Impact of rock fracture geometry on geotechnical barrier integrity – A numerical study

Abstract

The effect of fracture geometry on bentonite erosion for a generic repository site in crystalline host rock environment was investigated by means of 2-d numerical simulations. Fracture geometry was varied systematically using random aperture normal distributions with a mean aperture of 1 mm and standard deviations between 0 and 0.7 mm, respectively. Moreover, two aperture correlation lengths (0.2 m and 2 m) were applied. Based on the synthetic fracture aperture fields generated the cubic law in conjunction with the Darcy equation is used to simulate fracture flow fields for mean flow velocities in the fracture between 1 × 10−5 m/s and 1 × 10−7 m/s. These flow fields are used in a two-way coupling approach to bentonite erosion simulations.The results of the study clearly show the influence of variable fracture aperture on bentonite erosion behaviour and erosion rates (kg/a).

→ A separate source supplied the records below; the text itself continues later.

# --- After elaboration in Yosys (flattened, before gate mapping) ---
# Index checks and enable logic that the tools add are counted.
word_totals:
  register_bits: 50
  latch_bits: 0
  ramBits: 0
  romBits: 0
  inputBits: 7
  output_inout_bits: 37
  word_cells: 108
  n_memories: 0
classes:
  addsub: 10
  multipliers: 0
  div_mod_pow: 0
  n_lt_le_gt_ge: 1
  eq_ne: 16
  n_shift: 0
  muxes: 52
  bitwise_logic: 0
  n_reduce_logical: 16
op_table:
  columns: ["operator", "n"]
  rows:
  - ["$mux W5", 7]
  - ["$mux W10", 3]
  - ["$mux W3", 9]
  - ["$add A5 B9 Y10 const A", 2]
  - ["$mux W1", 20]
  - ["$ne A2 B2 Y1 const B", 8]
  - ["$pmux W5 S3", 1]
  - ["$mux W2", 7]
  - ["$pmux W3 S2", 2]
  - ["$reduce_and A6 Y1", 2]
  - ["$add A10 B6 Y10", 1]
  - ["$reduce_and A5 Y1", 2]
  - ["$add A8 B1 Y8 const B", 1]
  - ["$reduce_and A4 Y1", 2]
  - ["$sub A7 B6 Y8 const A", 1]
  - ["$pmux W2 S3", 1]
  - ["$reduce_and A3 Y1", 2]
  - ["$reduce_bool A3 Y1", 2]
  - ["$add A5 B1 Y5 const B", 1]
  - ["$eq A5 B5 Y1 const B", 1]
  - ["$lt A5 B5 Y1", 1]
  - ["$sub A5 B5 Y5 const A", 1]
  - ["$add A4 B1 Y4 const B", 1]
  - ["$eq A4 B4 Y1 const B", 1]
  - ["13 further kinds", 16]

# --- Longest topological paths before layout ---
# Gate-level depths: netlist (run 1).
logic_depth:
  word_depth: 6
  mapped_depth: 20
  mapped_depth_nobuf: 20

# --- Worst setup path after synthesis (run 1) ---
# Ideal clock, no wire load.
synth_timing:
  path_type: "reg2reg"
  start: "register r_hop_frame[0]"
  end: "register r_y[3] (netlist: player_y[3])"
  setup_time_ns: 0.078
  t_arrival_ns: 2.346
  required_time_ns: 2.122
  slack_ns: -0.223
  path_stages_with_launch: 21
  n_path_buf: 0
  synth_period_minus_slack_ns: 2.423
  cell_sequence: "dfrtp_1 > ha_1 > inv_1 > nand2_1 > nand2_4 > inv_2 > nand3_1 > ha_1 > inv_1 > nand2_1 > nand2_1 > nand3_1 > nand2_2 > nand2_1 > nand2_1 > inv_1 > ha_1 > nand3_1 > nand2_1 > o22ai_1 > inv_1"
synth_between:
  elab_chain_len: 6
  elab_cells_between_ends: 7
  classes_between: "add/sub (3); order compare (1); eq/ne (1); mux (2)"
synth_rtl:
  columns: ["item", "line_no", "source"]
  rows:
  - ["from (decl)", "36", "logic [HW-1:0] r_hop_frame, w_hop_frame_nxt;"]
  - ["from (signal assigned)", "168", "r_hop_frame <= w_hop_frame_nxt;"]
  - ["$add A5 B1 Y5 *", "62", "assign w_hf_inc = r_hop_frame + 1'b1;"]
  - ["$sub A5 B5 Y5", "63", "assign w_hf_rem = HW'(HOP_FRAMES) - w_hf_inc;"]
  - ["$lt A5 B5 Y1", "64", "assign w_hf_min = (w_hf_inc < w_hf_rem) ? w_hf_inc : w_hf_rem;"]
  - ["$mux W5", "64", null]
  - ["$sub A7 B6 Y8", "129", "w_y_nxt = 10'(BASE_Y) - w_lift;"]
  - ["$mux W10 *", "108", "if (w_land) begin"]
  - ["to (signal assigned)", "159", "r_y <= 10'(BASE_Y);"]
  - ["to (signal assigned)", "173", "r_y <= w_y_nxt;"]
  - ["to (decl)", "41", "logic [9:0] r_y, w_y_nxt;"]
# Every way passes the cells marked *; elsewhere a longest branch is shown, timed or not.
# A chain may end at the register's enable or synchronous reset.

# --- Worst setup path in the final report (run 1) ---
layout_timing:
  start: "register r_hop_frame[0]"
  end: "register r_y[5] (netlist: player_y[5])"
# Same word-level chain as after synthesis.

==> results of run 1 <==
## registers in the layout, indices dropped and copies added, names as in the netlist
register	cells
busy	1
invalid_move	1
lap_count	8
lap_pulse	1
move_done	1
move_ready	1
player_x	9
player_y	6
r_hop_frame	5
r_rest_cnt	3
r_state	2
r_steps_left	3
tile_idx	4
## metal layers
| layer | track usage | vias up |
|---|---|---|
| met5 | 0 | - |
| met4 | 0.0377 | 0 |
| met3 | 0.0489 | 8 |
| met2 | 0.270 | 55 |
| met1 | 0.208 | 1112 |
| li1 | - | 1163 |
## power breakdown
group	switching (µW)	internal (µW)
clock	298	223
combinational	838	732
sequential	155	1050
`src/rtl/c7bbiu_rd_sched.sv`:
```
// Read-channel scheduler: round-robin sharing of one AXI AR channel between
// IFU, LSU and ICU, with one outstanding read each and R-beat routing by ID.
module c7bbiu_rd_sched #(
   parameter logic [3:0] IFU_ID       = 4'd0,
   parameter logic [3:0] LSU_ID       = 4'd1,
   parameter logic [3:0] ICU_ID       = 4'd2,
   parameter logic [7:0] ICU_LINE_LEN = 8'd3
) (
   input  logic        clk,
   input  logic        resetn,
   input  logic        ifu_req,
   input  logic [31:0] ifu_addr,
   input  logic        ifu_cancel,
   output logic        ifu_ack,
   output logic        ifu_data_valid,
   input  logic        lsu_req,
   input  logic [31:0] lsu_addr,
   output logic        lsu_ack,
   output logic        lsu_data_valid,
   input  logic        icu_req,
   input  logic [28:0] icu_addr,
   input  logic        icu_single,
   output logic        icu_ack,
   output logic        icu_data_valid,
   output logic        icu_data_last,
   output logic        icu_fault,
   output logic [63:0] rdata,
   output logic        ar_valid,
   input  logic        ar_ready,
   output logic [3:0]  ar_id,
   output logic [31:0] ar_addr,
   output logic [7:0]  ar_len,
   output logic [2:0]  ar_size,
   output logic [1:0]  ar_burst,
   output logic        r_ready,
   input  logic        r_valid,
   input  logic [3:0]  r_id,
   input  logic [63:0] r_data,
   input  logic        r_last,
   input  logic [1:0]  r_resp,
   output logic [1:0]  outstanding,
   output logic        id_err
);

   // AR channel handshake: ar_valid rises only from AR_WAIT and the payload is
   // frozen until ar_ready is seen with it; R side always accepts (r_ready=1).
   typedef enum logic {IDLE, AR_WAIT} state_t;

   state_t      state_q, state_d;
   logic [2:0]  req, elig, busy_q, busy_d, set_v, clr_v, beat_v, id_hit;
   logic [1:0]  rr_q, win_d, win_q, outstanding_q;
   logic        load, hs, cancel_q, id_err_q, r_ready_q, ifu_inflight;
   logic [3:0]  ar_id_q, ar_id_d;
   logic [31:0] ar_addr_q, ar_addr_d;
   logic [7:0]  ar_len_q, ar_len_d;
   logic [1:0]  ar_burst_q, ar_burst_d;

   assign req  = {icu_req, lsu_req, ifu_req};
   assign elig = req & ~busy_q;

   // First eligible requester at or after the round-robin pointer.
   always_comb begin
      win_d = rr_q;
      case (rr_q)
         2'd1: begin
            if (elig[1])      win_d = 2'd1;
            else if (elig[2]) win_d = 2'd2;
            else              win_d = 2'd0;
         end
         2'd2: begin
            if (elig[2])      win_d = 2'd2;
            else if (elig[0]) win_d = 2'd0;
            else              win_d = 2'd1;
         end
         default: begin
            if (elig[0])      win_d = 2'd0;
            else if (elig[1]) win_d = 2'd1;
            else              win_d = 2'd2;
         end
      endcase
   end

   always_comb begin
      ar_id_d    = ICU_ID;
      ar_addr_d  = {icu_addr, 3'b000};
      ar_len_d   = icu_single ? 8'd0 : ICU_LINE_LEN;
      ar_burst_d = icu_single ? 2'b00 : 2'b01;
      case (win_d)
         2'd0: begin
            ar_id_d    = IFU_ID;
            ar_addr_d  = ifu_addr;
            ar_len_d   = 8'd0;
            ar_burst_d = 2'b00;
         end
         2'd1: begin
            ar_id_d    = LSU_ID;
            ar_addr_d  = lsu_addr;
            ar_len_d   = 8'd0;
            ar_burst_d = 2'b00;
         end
         default: ;
      endcase
   end

   always_ff @(posedge clk or negedge resetn) begin
      if (!resetn) state_q <= IDLE;
      else         state_q <= state_d;
   end

   always_comb begin
      state_d  = state_q;
      load     = 1'b0;
      hs       = 1'b0;
      ar_valid = 1'b0;
      case (state_q)
         IDLE: begin
            if (|elig) begin
               load    = 1'b1;
               state_d = AR_WAIT;
            end
         end
         AR_WAIT: begin
            ar_valid = 1'b1;
            if (ar_ready) begin
               hs      = 1'b1;
               state_d = IDLE;
            end
         end
         default: state_d = IDLE;
      endcase
   end

   // R routing: a beat belongs to a requester only if its ID matches and it is busy.
   assign id_hit = {r_id == ICU_ID, r_id == LSU_ID, r_id == IFU_ID};
   assign beat_v = {3{r_valid}} & id_hit & busy_q;
   assign clr_v  = beat_v & {3{r_last}};
   assign set_v  = hs ? (3'b001 << win_q) : 3'b000;
   assign busy_d = (busy_q & ~clr_v) | set_v;

   assign ifu_inflight = busy_q[0] | ((state_q == AR_WAIT) && (win_q == 2'd0));

   always_ff @(posedge clk or negedge resetn) begin
      if (!resetn) begin
         busy_q        <= 3'b000;
         rr_q          <= 2'd0;
         win_q         <= 2'd0;
         cancel_q      <= 1'b0;
         id_err_q      <= 1'b0;
         r_ready_q     <= 1'b0;
         outstanding_q <= 2'd0;
         ar_id_q       <= 4'd0;
         ar_addr_q     <= 32'd0;
         ar_len_q      <= 8'd0;
         ar_burst_q    <= 2'b00;
      end else begin
         r_ready_q     <= 1'b1;
         busy_q        <= busy_d;
         outstanding_q <= {1'b0, busy_d[0]} + {1'b0, busy_d[1]} + {1'b0, busy_d[2]};
         if (load) begin
            win_q      <= win_d;
            ar_id_q    <= ar_id_d;
            ar_addr_q  <= ar_addr_d;
            ar_len_q   <= ar_len_d;
            ar_burst_q <= ar_burst_d;
         end
         if (hs) rr_q <= (win_q == 2'd2) ? 2'd0 : win_q + 2'd1;
         // Completion of the cancelled IFU read takes precedence over a new cancel.
         if (clr_v[0])                        cancel_q <= 1'b0;
         else if (ifu_cancel && ifu_inflight) cancel_q <= 1'b1;
         if (r_valid && (beat_v == 3'b000)) id_err_q <= 1'b1;
      end
   end

   assign ifu_ack        = set_v[0];
   assign lsu_ack        = set_v[1];
   assign icu_ack        = set_v[2];
   assign ifu_data_valid = beat_v[0] & ~cancel_q;
   assign lsu_data_valid = beat_v[1];
   assign icu_data_valid = beat_v[2];
   assign icu_data_last  = beat_v[2] & r_last;
   assign icu_fault      = beat_v[2] & (r_resp >= 2'b10);
   assign rdata          = r_data;
   assign ar_id          = ar_id_q;
   assign ar_addr        = ar_addr_q;
   assign ar_len         = ar_len_q;
   assign ar_size        = 3'b011;
   assign ar_burst       = ar_burst_q;
   assign r_ready        = r_ready_q;
   assign outstanding    = outstanding_q;
   assign id_err         = id_err_q;

endmodule

```
`config.mk`:
```
export PLATFORM = sky130hd
export DESIGN_NAME = c7bbiu_rd_sched
export DESIGN_NICKNAME = d
export VERILOG_FILES = /design/src/rtl/c7bbiu_rd_sched.sv
export SDC_FILE = /design/constraint.sdc
export NUM_CORES = 1
export LEC_CHECK = 0
export ABC_AREA = 0
export BUFFER_PORTS_ARGS = -buffer_cell sky130_fd_sc_hd__buf_2
export CORE_AREA = 2 2 114 116
export CTS_CLUSTER_DIAMETER = 30
export DETAILED_ROUTE_END_ITERATION = 10
export DIE_AREA = 0 0 116 118
export PLACE_DENSITY = 0.7
export SYNTH_ARGS = -nofsm -noshare
export SYNTH_HDL_FRONTEND = slang
export SYNTH_SLANG_ARGS = --single-unit
```
`constraint.sdc`:
```
create_clock -name clk -period 2 [get_ports clk]
set_input_delay 0.1 -clock clk [delete_from_list [all_inputs] [get_ports clk]]
set_output_delay 0.1 -clock clk [all_outputs]
set_load 0.01 [all_outputs]
```
; Word level (Yosys, flattened, before mapping)
; Cells that the tools add are included.
; W data, S select, Z words.
[word_totals]
ff_bits = 59
latch_bits = 0
ram_bits = 0
mem_bits_ro = 0
in_bits = 173
output_inout_bits = 126
word_cells = 71
memories = 0
[op_classes]
add_sub_neg = 3
n_mul = 0
div = 0
n_lt_le_gt_ge = 1
n_eq_ne = 6
shifts = 1
mux = 24
bitwise_logic = 14
reduce_logical = 10
[op_table]
columns = operator, count
row1 = $pmux W32 S2, 1
row2 = $mux W2, 8
row3 = $and A3 B3 Y3, 5
row4 = $mux W1, 11
row5 = $pmux W2 S2, 2
row6 = $not A3 Y3, 2
row7 = $eq A2 B1 Y1 const B, 2
row8 = $eq A2 B2 Y1 const B, 2
row9 = $eq A4 B1 Y1 const B, 1
row10 = $eq A4 B2 Y1 const B, 1
row11 = $logic_not A2 Y1, 2
row12 = $logic_not A4 Y1, 1
row13 = $and A1 B1 Y1, 3
row14 = $logic_and A1 B1 Y1, 3
row15 = $logic_not A3 Y1, 1
row16 = $mux W3, 1
row17 = $or A3 B3 Y3, 1
row18 = $reduce_or A3 Y1, 1
row19 = $shl A1 B2 Y3 const A, 1
row20 = $add A1 B1 Y2, 1
row21 = $add A2 B1 Y2, 1
row22 = $add A2 B1 Y2 const B, 1
row23 = $ge A2 B2 Y1 const B, 1
row24 = $not A1 Y1, 2
row25 = 4 further kinds, 4

; Depth between registers and ports, before layout
[depth]
depth_word = 9
mapped_depth = 8
depth_no_buf = 8

; Worst setup path after synthesis
; OpenSTA, ideal clock, no wires.
[synth_timing]
kind = register to register
startpoint = reg state_q
endpoint = reg outstanding_q[0] (netlist: outstanding[0])
setup_time_ns = 0.114
t_arrival_ns = 1.799
required_time_ns = 1.886
setup_slack_ns = 0.087
stages_incl_launch_ff = 6
path_buffers = 0
synth_period_minus_slack_ns = 1.913
cell_sequence = dfrtp_1 -> nand2_1 -> nor3b_1 -> nor2_1 -> fa_1 -> inv_1
[synth_via]
elab_chain_cells = 5
[synth_rtl]
columns = item, line
row1 = "start, declared", 49  ; state_t state_q, state_d;
row2 = "start signal, assigned", 107  ; else state_q <= state_d;
row3 = $mux W1, 115  ; case (state_q)
row4 = $mux W3, 137  ; assign set_v = hs ? (3'b001 << win_q) : 3'b000;
row5 = net lsu_ack, 18  ; output logic lsu_ack,
row6 = $or A3 B3 Y3, 138  ; assign busy_d = (busy_q & ~clr_v) | set_v;
row7 = $add A1 B1 Y2, 158  ; outstanding_q <= {1'b0, busy_d[0]} + {1'b0, busy_d[1]} + {1'b0, busy_d[2]};
row8 = $add A2 B1 Y2, 158
row9 = "end signal, assigned", 158
row10 = "end, declared", 51  ; logic [1:0] rr_q, win_d, win_q, outstanding_q;
; The timed path passes the listed nets, and every way through them passes these cells.
; A chain may end at the register's enable or synchronous reset.

; Worst setup path in the final report
[layout_timing]
startpoint = reg rr_q[0]
endpoint = reg ar_addr_q[27] (netlist: ar_addr[27])
[layout_via]
elab_chain_cells = 4
word_cells_on_any_way = 6
cone_classes = 3 x eq/ne / 2 x mux / 1 x reduce/logical
[layout_rtl]
columns = item, line
row1 = "start, declared", 51
row2 = "start signal, assigned", 166  ; if (hs) rr_q <= (win_q == 2'd2) ? 2'd0 : win_q + 2'd1;
row3 = $eq A2 B2 Y1 / $eq A2 B1 Y1 (equally long branches), 64  ; case (rr_q)
row4 = $pmux W2 S2 *, 64
row5 = $eq A2 B1 Y1 / $logic_not A2 Y1 (equally long branches), 88  ; case (win_d)
row6 = $pmux W32 S2 *, 88
row7 = "end signal, assigned", 162  ; ar_addr_q <= ar_addr_d;
row8 = "end, declared", 54  ; logic [31:0] ar_addr_q, ar_addr_d;
; Mark *: on every way between the ends. The rest lies on a longest branch, timed or not.

==> flow_metrics.env <==
export IMPL_status="complete, no violations"
export IMPL_max_cap_violations=0
export IMPL_buffer_ports_inserted=157
export IMPL_gr_peak_layer="met2"
export IMPL_dominant_combinational_cell_family_by_area_after_synthesis="buffers and inverters"
export IMPL_die_width_um=116
export IMPL_first_pass_grt_wire_length_um=13300
export IMPL_drt_iter0_drc=139
export IMPL_yosys_warnings=0
export IMPL_final_cell_area_um2=3890
export IMPL_endpoint_kind="flop"
export IMPL_timing_critical_path_from_type="flop"
export IMPL_p_per_area_nw_per_um2=1680
export IMPL_number_of_enable_type_register_cells_in_the_synthesized_netlist=0
export IMPL_yosysTopAreaCell="sky130_fd_sc_hd__dfrtp_1"
export IMPL_cpMaxStageDelayCell="sky130_fd_sc_hd__dfrtp_1"
export IMPL_ys_async_sr_fraction=1.00
export IMPL_synth_fa_ha_area_frac=0.0146
export IMPL_fillers=1357
export IMPL_first_pass_iters=5
export IMPL_gr_util_met1=0.141
export IMPL_first_global_vias=2568
export IMPL_crit_path_frequent_cell="sky130_fd_sc_hd__buf_4"
export IMPL_finalCriticalPeriod_ns=1.87
export IMPL_cells_along_the_critical_path="inv_1 -> ha_1 -> nor3b_1 -> a2bb2oi_2 -> buf_4 -> a31oi_4 -> buf_4 -> nand2_1 -> a31oi_1"
export IMPL_diodes=0
export IMPL_synthToLayoutAreaGrowth_pct=25.7
export IMPL_postSynthCellCount=337
export IMPL_dominantRegCellSynth="sky130_fd_sc_hd__dfrtp_1"
export IMPL_num_vias=2719
export IMPL_globalRouteTotalUtil=0.126
export IMPL_dieHeight_um=118
export IMPL_final_slew_violations=0
export IMPL_initial_antenna_violation_count=0
export IMPL_post_synthesis_compound_gate_area_fraction=0.197
export IMPL_grt_max_degree=33
export IMPL_groute_layer_met3_usage=0.0407
export IMPL_drt_wirelength_per_cell_um=14.9
export IMPL_routed_via_density=4.40
export IMPL_setup_total_neg_slack_ns=0
export IMPL_initial_utilization=0.249
export IMPL_wl_um=9190
export IMPL_worst_endpoint_arrival_ns=2.03
export IMPL_ir_worst_vdd_mv=0.501
export IMPL_clock_fmax_mhz=535
export IMPL_netlist_cell_type_count=39
export IMPL_cts_root_buf="sky130_fd_sc_hd__clkbuf_16"
export IMPL_postPlaceCellArea_um2=3610
export IMPL_worstHoldPathType="in -> reg"
export IMPL_gp_routability_congestion=0.754
export IMPL_overflow=0
export IMPL_ctsHtreeMaxLevel=2
export IMPL_synthDominantCellAreaShare=0.388
export IMPL_postRouteAntennaNets=0
export IMPL_clock_latency_ns=0.29
export IMPL_seq_area_frac_synth=0.388
export IMPL_final_nets=622
export IMPL_cts_reportedPaths_clkPinSlew_ns=0.06
export IMPL_synth_ff_latch_count=48
export IMPL_drive_above_1_share=0.462
export IMPL_worst_pin_slew_ns=0.595
export IMPL_core_area_um2=12400
export IMPL_dp_hpwl_um=6410
export IMPL_synth_top_cells_by_area="sky130_fd_sc_hd__dfrtp_1, sky130_fd_sc_hd__buf_4, sky130_fd_sc_hd__a22oi_1"
export IMPL_fp_dieArea_um2=13700
export IMPL_clock_path_buffers=2
export IMPL_cts_buffer_count=5
export IMPL_critical_path_max_stage_delay_ns=0.34
export IMPL_crit_fanout=5
export IMPL_design_portCount=299
export IMPL_cp_required_ns=2.16
export IMPL_mappedNetlistArea_um2=3100
export IMPL_crit_type="reg -> reg"
export IMPL_final_hold_violation_count=0
export IMPL_fin_skew_ns=0.00340
export IMPL_syn_area_per_cell_um2=9.19
export IMPL_post_route_period_util=0.934
export IMPL_cts_sink_count=48
export IMPL_post_synth_and_or_nand_nor_area_fraction=0.145
export IMPL_synthXorXnorAreaFrac=0
export IMPL_relSlewSlack=0.603
export IMPL_finalSetupViolCount=0
export IMPL_leakage_uw=0.00187
export IMPL_gr_usage_met2=0.219
export IMPL_post_route_drc_count=0
export IMPL_synthMuxAreaShare=0.0109
export IMPL_tritoncts="built"
export IMPL_rows=41
[layer usage]
metal	up-vias	routed length, um
met5	-	0
met4	0	139
met3	22	738
met2	116	4490
met1	1281	3820
li1	1300	-
[Yosys cell counts, types with 4 or more instances]
| cell type | n |
|---|---|
| sky130_fd_sc_hd__a21oi_1 | 6 |
| sky130_fd_sc_hd__nand2_1 | 37 |
| sky130_fd_sc_hd__dfrtp_1 | 48 |
| sky130_fd_sc_hd__buf_2 | 5 |
| sky130_fd_sc_hd__a22oi_1 | 33 |
| sky130_fd_sc_hd__nor2_1 | 35 |
| sky130_fd_sc_hd__inv_1 | 10 |
| sky130_fd_sc_hd__buf_4 | 82 |
| sky130_fd_sc_hd__a31oi_1 | 29 |
| sky130_fd_sc_hd__buf_6 | 6 |
| sky130_fd_sc_hd__a21o_1 | 4 |
[cell usage in the layout (no fill, tap or decap), types with 2 or more instances in the layout]
master                      Yosys  final
sky130_fd_sc_hd__clkbuf_16      0      6
sky130_fd_sc_hd__buf_2          5    157
sky130_fd_sc_hd__a21o_1         4      4
sky130_fd_sc_hd__buf_12         0      4
sky130_fd_sc_hd__nand2b_4       3      3
sky130_fd_sc_hd__nor3_1         3      3
sky130_fd_sc_hd__conb_1         2     13
sky130_fd_sc_hd__nor3b_1        3      3
sky130_fd_sc_hd__nand2_1       37     37
sky130_fd_sc_hd__inv_1         10     10
sky130_fd_sc_hd__a22oi_1       33     33
sky130_fd_sc_hd__nand3_1        2      2
sky130_fd_sc_hd__o21a_1         2      2
sky130_fd_sc_hd__a21oi_1        6      6
sky130_fd_sc_hd__buf_4         82     19
sky130_fd_sc_hd__a31oi_1       29     29
sky130_fd_sc_hd__nor4b_1        2      2
sky130_fd_sc_hd__nor2_1        35     35
sky130_fd_sc_hd__a31oi_4        1      3
sky130_fd_sc_hd__or2_2          2      2
sky130_fd_sc_hd__mux2_2         3      3
sky130_fd_sc_hd__dfrtp_1       48     48
[path summary, 6_finish.rpt]
| check | to | from | cells after the start | slack, ns |
|---|---|---|---|---|
| hold / removal | cancel_q$_DFFE_PN0P_ | r_last | 2 | 0.02 |
| min in group asynchronous | ar_addr[13]$_DFFE_PN0P_ | resetn | 2 | 0.34 |
| max in group asynchronous | ar_id[0]$_DFFE_PN0P_ | resetn | 3 | 1.11 |
| setup / recovery | ar_addr[27]$_DFFE_PN0P_ | rr_q[0]$_DFFE_PN0P_ | 9 | 0.13 |
| setup reg to reg | ar_addr[27]$_DFFE_PN0P_ | rr_q[0]$_DFFE_PN0P_ | 9 | 0.13 |
| hold reg to reg | id_err$_DFFE_PN0P_ | id_err$_DFFE_PN0P_ | 1 | 0.47 |
[registers in the layout, indices dropped and copies added (netlist names)]
signal       count
ar_addr         32
ar_id            2
ar_len           1
busy_q           3
cancel_q         1
id_err           1
outstanding      2
r_ready          1
rr_q             2
state_q          1
win_q            2
[critical path: cells and delay by family (launching register included)]
family | cells | cell delay, ns
compound gates | 3 | 0.36
simple gates | 2 | 0.30
buf+inv | 3 | 0.41
fa+ha+maj | 1 | 0.31
flops | 1 | 0.34
[through the flow]
stage               setup WS [ns]  hold slack [ns]   util  cells  power [uW]
floorplan                  0.0875           -0.196      -    348        4240
CTS                        0.0215           0.0167  0.305    612        6270
global route              -0.0265           0.0278  0.313    618        7100
detailed placement         -0.129            0.142  0.291    603        5250
finish                      0.132           0.0211  0.313    618        6520
global placement           -0.102            0.140  0.291    603        5170
[cell families (layout without fill, tap and decap cells)]
kind of cell / after synthesis / after routing
compound gates: 83 / 85
fa+ha+maj: 3 / 3
buf+inv: 104 / 200
flops: 48 / 48
mux: 3 / 3
other cells: 2 / 13
simple gates: 94 / 94
[power breakdown]
group	switching [uW]	internal (uW)
combinational	2270	1750
clock	363	455
sequential	244	1430
total	2880	3640
[cell type report]
class	count	area, um^2	area share
flip-flops and latches	48	1200	0.309
inverters	10	37.5	0.00965
clock inverters	1	5.00	0.00129
clock buffers	6	129	0.0331
multi-input cells	198	1250	0.321
repair buffers	183	1050	0.271
well taps	172	215	0.0553
[what timing repair did]
| item | 4_1_cts | 5_1_grt |
|---|---|---|
| resized for setup | 3 | 3 |
| hold buffers | 1 | 0 |
| endpoints found under the setup margin | 32 | 26 |
| cloned | 1 | 2 |
| pin swaps | 0 | 2 |
| setup buffers | 0 | 4 |
| endpoints found under the hold margin | 24 | 0 |
No activity file was read; power rests on OpenSTA's default activity.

Increasing fracture aperture standard deviation leads to increasing heterogeneous flow velocity distributions governing the erosion behaviour and erosion rates. Calculated steady state erosion rates are in the range of ~0.25 kg/a down to ~0.014 kg/a. The highest erosion rate is calculated for the highest mean flow velocity in conjunction with the highest standard deviation. The effect of aperture heterogeneity diminishes for the lowest flow velocities.In summary, the results show the effect of fracture heterogeneity on bentonite erosion, especially for high to medium mean flow velocities combined with high to medium fracture heterogeneity under the model boundary conditions and model capabilities and limitations considered. An increase of up to ~83% in erosion rate compared to the constant aperture case highlights the need to consider fracture aperture heterogeneity and its effect on the bentonite erosion in the assessment of the safety and evolution of a high-level nuclear waste repository.